In a half-hour informercial aired in 27 markets across the country the weekend of June 21 and 22, the company’s marketing arm, Wireless Marketing, pitched what essentially amounted to a help-wanted ad. The company is recruiting people to distribute display articles containing coupons that can be redeemed for a free Motorola Inc. pager after paying for the first and last month of airtime and a $25 activation fee.
For $59, plus shipping and handling, those interested will receive the displays, information about the service and 1,000 coupons to place at movie theaters, restaurants and other high-traffic retailers”. Whenever someone redeems the coupon for the free pager and signs on for service, the person who distributed the coupon is compensated by receiving 10 percent of the activation fee and monthly airtime fees that the user pays while subscribing to the service.
According to Power Page President and Chief Executive Officer Rod Kahn, who also is president and CEO of Wireless Marketing and South Bay Wireless, the idea is to offer everyday people the chance to profit from the paging “boom.”
“We’re saying that we’re willing to give away free pagers to [promote] growth and share our profits,” with distributors at the same time, he said.
According to Kahn, the program has been successful.
“We’ve had really good response.”
He said the California, Florida, Utah and Texas spots generated responses that exceeded expectations, while New York fell below what was hoped.

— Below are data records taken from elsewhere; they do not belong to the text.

==> src/source/ecc_codec.sv <==
module ecc_codec (
    input  logic                clk,
    input  logic                rst,
    input  logic                in_valid,
    input  ecc_pkg::ecc_word_t  in_word,
    output logic                out_valid,
    output ecc_pkg::ecc_result_t out_result
);
    import ecc_pkg::*;

    logic        s1_valid;
    ecc_word_t   s1_word;
    parity_t     gen_parity;
    parity_t     syndrome;
    data_t       flip_mask;
    logic        dec_sbit;
    logic        dec_dbit;
    ecc_result_t s2_next;

    ////////////////////////////////////////////////////////////
    // Stage 1 input register
    ////////////////////////////////////////////////////////////

    always_ff @(posedge clk) begin
        if (rst) begin
            s1_valid <= 1'b0;
        end else begin
            s1_valid <= in_valid;
        end
    end

    always_ff @(posedge clk) begin
        if (in_valid) begin
            s1_word <= in_word;  // Holds when idle
        end
    end

    ////////////////////////////////////////////////////////////
    // Check and correct
    ////////////////////////////////////////////////////////////

    ecc_encoder u_encoder (
        .data   (s1_word.data),
        .parity (gen_parity)
    );

    assign syndrome = gen_parity ^ s1_word.parity;

    ecc_syndrome_decoder u_decoder (
        .syndrome  (syndrome),
        .flip_mask (flip_mask),
        .sbit_err  (dec_sbit),
        .dbit_err  (dec_dbit)
    );

    always_comb begin
        s2_next.parity = gen_parity;  // Reported even under bypass
        if (s1_word.bypass) begin
            s2_next.data     = s1_word.data;
            s2_next.sbit_err = 1'b0;
            s2_next.dbit_err = 1'b0;
        end else begin
            s2_next.data     = s1_word.data ^ flip_mask;
            s2_next.sbit_err = dec_sbit;
            s2_next.dbit_err = dec_dbit;
        end
    end

    ////////////////////////////////////////////////////////////
    // Stage 2 output register
    ////////////////////////////////////////////////////////////

    always_ff @(posedge clk) begin
        if (rst) begin
            out_valid <= 1'b0;
        end else begin
            out_valid <= s1_valid;
        end
    end

    always_ff @(posedge clk) begin
        if (s1_valid) begin
            out_result <= s2_next;
        end
    end

    ////////////////////////////////////////////////////////////
    // Checks
    ////////////////////////////////////////////////////////////

    // Pipeline comes out of reset empty
    a_idle_after_rst: assert property (
        @(posedge clk) rst |=> !out_valid
    );

    // Decoder classes stay exclusive through the output register
    a_flags_exclusive: assert property (
        @(posedge clk) disable iff (rst)
        out_valid |-> !(out_result.sbit_err && out_result.dbit_err)
    );

endmodule

==> config.mk <==
export PLATFORM = sky130hd
export DESIGN_NAME = ecc_codec
export DESIGN_NICKNAME = d
export VERILOG_FILES = /design/src/source/ecc_pkg.sv /design/src/source/ecc_encoder.sv /design/src/source/ecc_syndrome_decoder.sv /design/src/source/ecc_codec.sv
export SDC_FILE = /design/constraint.sdc
export NUM_CORES = 1
export LEC_CHECK = 0
export BUFFER_PORTS_ARGS = -buffer_cell sky130_fd_sc_hd__buf_2
export CELL_PAD_IN_SITES_DETAIL_PLACEMENT = 1
export CELL_PAD_IN_SITES_GLOBAL_PLACEMENT = 2
export CORE_AREA = 10 10 206 208
export DETAILED_ROUTE_END_ITERATION = 8
export DIE_AREA = 0 0 216 218
export PLACE_DENSITY_LB_ADDON = 0.1
export SLEW_MARGIN = 20
export SYNTH_ARGS = -nofsm -noshare
export SYNTH_HDL_FRONTEND = slang
export SYNTH_SLANG_ARGS = --single-unit
export TNS_END_PERCENT = 1
==> constraint.sdc <==
create_clock -name clk -period 3.7 [get_ports clk]
set_input_delay 0.185 -clock clk [delete_from_list [all_inputs] [get_ports clk]]
set_output_delay 0.185 -clock clk [all_outputs]
set_load 0.005 [all_outputs]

Overall, Kahn said 75 percent of those calling about the program have signed up to distribute the coupons. He anticipates a 1: 1 ratio of dollars invested to dollars gained from the promotion, which is all he said was expected.
Power Page is a new paging company that acquired 929 MHz, one-way paging frequency licenses early in March, which it bought from another company with whom it has a nondisclosure agreement. The company is building infrastructure where it holds licenses in parts of Oregon, Washington, Utah, Colorado and all of California.

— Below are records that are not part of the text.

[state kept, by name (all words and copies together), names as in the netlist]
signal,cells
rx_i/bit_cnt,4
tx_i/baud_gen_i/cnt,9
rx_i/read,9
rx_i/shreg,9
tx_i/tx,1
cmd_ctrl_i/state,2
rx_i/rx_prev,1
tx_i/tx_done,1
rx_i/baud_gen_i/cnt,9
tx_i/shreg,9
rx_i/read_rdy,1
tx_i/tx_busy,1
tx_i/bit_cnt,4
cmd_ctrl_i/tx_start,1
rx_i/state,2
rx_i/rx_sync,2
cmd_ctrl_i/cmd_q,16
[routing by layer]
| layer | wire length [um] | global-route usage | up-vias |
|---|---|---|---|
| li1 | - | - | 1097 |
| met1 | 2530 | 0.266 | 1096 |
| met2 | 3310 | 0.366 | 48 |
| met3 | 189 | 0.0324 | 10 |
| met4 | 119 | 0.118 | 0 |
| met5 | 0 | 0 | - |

“Where we don’t have a footprint, we are a national reseller of PageNet,” Kahn said. Power Page also will resell South Bay Wireless’ AirTouch Communications Inc. services.
As buildout continues, Power Page’s strategy is to resell airtime until the infrastructure is finished, which Kahn said would be within a few months.
The free pager offer includes a full line of Motorola paging units for a variety of services: numeric, alphanumeric, text messaging and Internet paging. Power Page is working on reselling PageNet’s VoiceNow voice messaging service as well.
Free pagers include the Pronto, Ultra Express, Ultra Express Extra and Adviser Gold. The Tenor for PageNet’s VoiceNow service is not yet an option. Users on the West Coast also can get the Seiko Communications of America MessageWatch and service.
Although there is no long-term contract, Kahn is not concerned about users taking the free pager and then ditching to a cheaper service, forcing Power Page to absorb the cost of the paging unit. “We obviously recoup that cost shortly after,” he said of the pager cost, by charging the first and last month airtime fees up front with the activation fee, thereby covering his cost for the pager. “You’re eliminating any fraud issues.”
The monthly service fee is dependent on what service users subscribe to: $10 per month for numeric or $25 per month for alphanumeric are examples. Kahn concedes to the higher service costs, but said customers come out ahead with a free pager.
According to Personal Communications Industry Association Vice President of Paging and Narrowband PCS Rob Hoggarth, the paging industry has seen a trend toward creating more imaginative ways to get pagers out on the street. Several companies have given pagers away in the past, but have suffered the consequences in the resulting investor flight.
“It makes sense from a growth standpoint,” Hoggarth said, but once a company matures, it should distance itself from such activities as Wall Street has “beaten up” on companies that do so. “There is a decided movement away from it, from an accounting standpoint.”
However, Power Page is a privately owned company not looking for investors just yet, Kahn said, although it will go public when sensible.